* _What you have to do_
Every entry must be repeated exactly in the answer.

(Stored items from a collection)
Source: an optimization exercise on an open RTL-to-GDS flow (aim: small area and a short achievable clock period). Production flows keep margins and buffers that such runs may drop.
The RTL was checked by simulation tests, not by an equivalence proof against the original design.
Power figures rest on the tool's default switching activity, not on a simulated workload.

==> flow/config.mk <==
export PLATFORM = sky130hd
export DESIGN_NAME = lc3b_decode_exec
export DESIGN_NICKNAME = lc3b_decode_exec
export VERILOG_FILES = /design/flow/design.v
export SDC_FILE = /design/flow/constraint.sdc
export NUM_CORES = 4
export LEC_CHECK = 0
export CAP_MARGIN = 20
export CORE_MARGIN = 2
export CORE_UTILIZATION = 40
export SLEW_MARGIN = 20
==> flow/constraint.sdc <==
create_clock -name core_clock -period 5.0 [get_ports {clk}]
set_input_delay 1.0000 -clock core_clock [delete_from_list [all_inputs] [get_ports {clk}]]
set_output_delay 1.0000 -clock core_clock [all_outputs]
set_load 0.01 [all_outputs]
==> flow/design.v <==
package lc3b_types;
    typedef logic [16-1:0] lc3b_word;
    typedef logic [3-1:0] lc3b_reg;
    typedef enum logic [3:0] {
        op_br   = 4'b0000,
        op_add  = 4'b0001,
        op_ldb  = 4'b0010,
        op_stb  = 4'b0011,
        op_jsr  = 4'b0100,
        op_and  = 4'b0101,
        op_ldr  = 4'b0110,
        op_str  = 4'b0111,
        op_rti  = 4'b1000,
        op_not  = 4'b1001,
        op_ldi  = 4'b1010,
        op_sti  = 4'b1011,
        op_jmp  = 4'b1100,
        op_shf  = 4'b1101,
        op_lea  = 4'b1110,
        op_trap = 4'b1111
    } lc3b_opcode;
    typedef enum logic [2:0] {
        alu_add,
        alu_and,
        alu_not,
        alu_passa,
        alu_passb
    } lc3b_aluop;
    typedef struct packed {
        lc3b_opcode opcode;
        lc3b_aluop  aluop;
        logic       addr1mux_sel;
        logic [1:0] addr2mux_sel;
        logic       addr3mux_sel;
        logic       lshf;
        logic       br_op;
        logic       jsr_op;
        logic       trap_op;
        logic       jmp_op;
        logic       uncond_op;
        logic       sr2mux_sel;
        logic       storemux_sel;
        logic [1:0] wbmux_sel;
        logic       dest_mux_sel;
        logic       load_reg;
        logic       load_cc;
        logic       dcacheR;
        logic       dcacheW;
        logic       dcache_enable;
        logic       d_mem_byte_sel;
        logic       alu_result_mux_sel;
        logic       stb_op;
        logic       ldi_op;
        logic       ldb_op;
        lc3b_word   pc;
    } lc3b_control_word;
    typedef struct packed {
        lc3b_control_word ctrl;
        lc3b_word         ir;
        lc3b_word         sr1_val;
        lc3b_word         sr2_val;
        lc3b_reg          dest;
    } idex_t;
    typedef struct packed {
        logic       reg_we;
        lc3b_reg    dest;
        lc3b_word   value;
        logic [2:0] cc;
        logic       mem_rd;
        logic       mem_wr;
        logic       mem_byte;
        lc3b_word   mem_addr;
        lc3b_word   mem_wdata;
        logic       redirect;
        lc3b_word   target;
    } retire_t;
endpackage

* _Finished exercise_
Source: an optimization exercise on an open RTL-to-GDS flow (aim: small area and a short achievable clock period). Production flows keep margins and buffers that such runs may drop.
The RTL was checked by simulation tests, not by an equivalence proof against the original design.
Power figures rest on the tool's default switching activity, not on a simulated workload.

==> flow/config.mk <==
export PLATFORM = sky130hd
export DESIGN_NAME = lc3b_decode_exec
export DESIGN_NICKNAME = lc3b_decode_exec
export VERILOG_FILES = /design/flow/design.v
export SDC_FILE = /design/flow/constraint.sdc
export NUM_CORES = 4
export LEC_CHECK = 0
export CAP_MARGIN = 20
export CORE_MARGIN = 2
export CORE_UTILIZATION = 40
export SLEW_MARGIN = 20
==> flow/constraint.sdc <==
create_clock -name core_clock -period 5.0 [get_ports {clk}]
set_input_delay 1.0000 -clock core_clock [delete_from_list [all_inputs] [get_ports {clk}]]
set_output_delay 1.0000 -clock core_clock [all_outputs]
set_load 0.01 [all_outputs]
==> flow/design.v <==
package lc3b_types;
    typedef logic [16-1:0] lc3b_word;
    typedef logic [3-1:0] lc3b_reg;
    typedef enum logic [3:0] {
        op_br   = 4'b0000,
        op_add  = 4'b0001,
        op_ldb  = 4'b0010,
        op_stb  = 4'b0011,
        op_jsr  = 4'b0100,
        op_and  = 4'b0101,
        op_ldr  = 4'b0110,
        op_str  = 4'b0111,
        op_rti  = 4'b1000,
        op_not  = 4'b1001,
        op_ldi  = 4'b1010,
        op_sti  = 4'b1011,
        op_jmp  = 4'b1100,
        op_shf  = 4'b1101,
        op_lea  = 4'b1110,
        op_trap = 4'b1111
    } lc3b_opcode;
    typedef enum logic [2:0] {
        alu_add,
        alu_and,
        alu_not,
        alu_passa,
        alu_passb
    } lc3b_aluop;
    typedef struct packed {
        lc3b_opcode opcode;
        lc3b_aluop  aluop;
        logic       addr1mux_sel;
        logic [1:0] addr2mux_sel;
        logic       addr3mux_sel;
        logic       lshf;
        logic       br_op;
        logic       jsr_op;
        logic       trap_op;
        logic       jmp_op;
        logic       uncond_op;
        logic       sr2mux_sel;
        logic       storemux_sel;
        logic [1:0] wbmux_sel;
        logic       dest_mux_sel;
        logic       load_reg;
        logic       load_cc;
        logic       dcacheR;
        logic       dcacheW;
        logic       dcache_enable;
        logic       d_mem_byte_sel;
        logic       alu_result_mux_sel;
        logic       stb_op;
        logic       ldi_op;
        logic       ldb_op;
        lc3b_word   pc;
    } lc3b_control_word;
    typedef struct packed {
        lc3b_control_word ctrl;
        lc3b_word         ir;
        lc3b_word         sr1_val;
        lc3b_word         sr2_val;
        lc3b_reg          dest;
    } idex_t;
    typedef struct packed {
        logic       reg_we;
        lc3b_reg    dest;
        lc3b_word   value;
        logic [2:0] cc;
        logic       mem_rd;
        logic       mem_wr;
        logic       mem_byte;
        lc3b_word   mem_addr;
        lc3b_word   mem_wdata;
        logic       redirect;
        lc3b_word   target;
    } retire_t;
endpackage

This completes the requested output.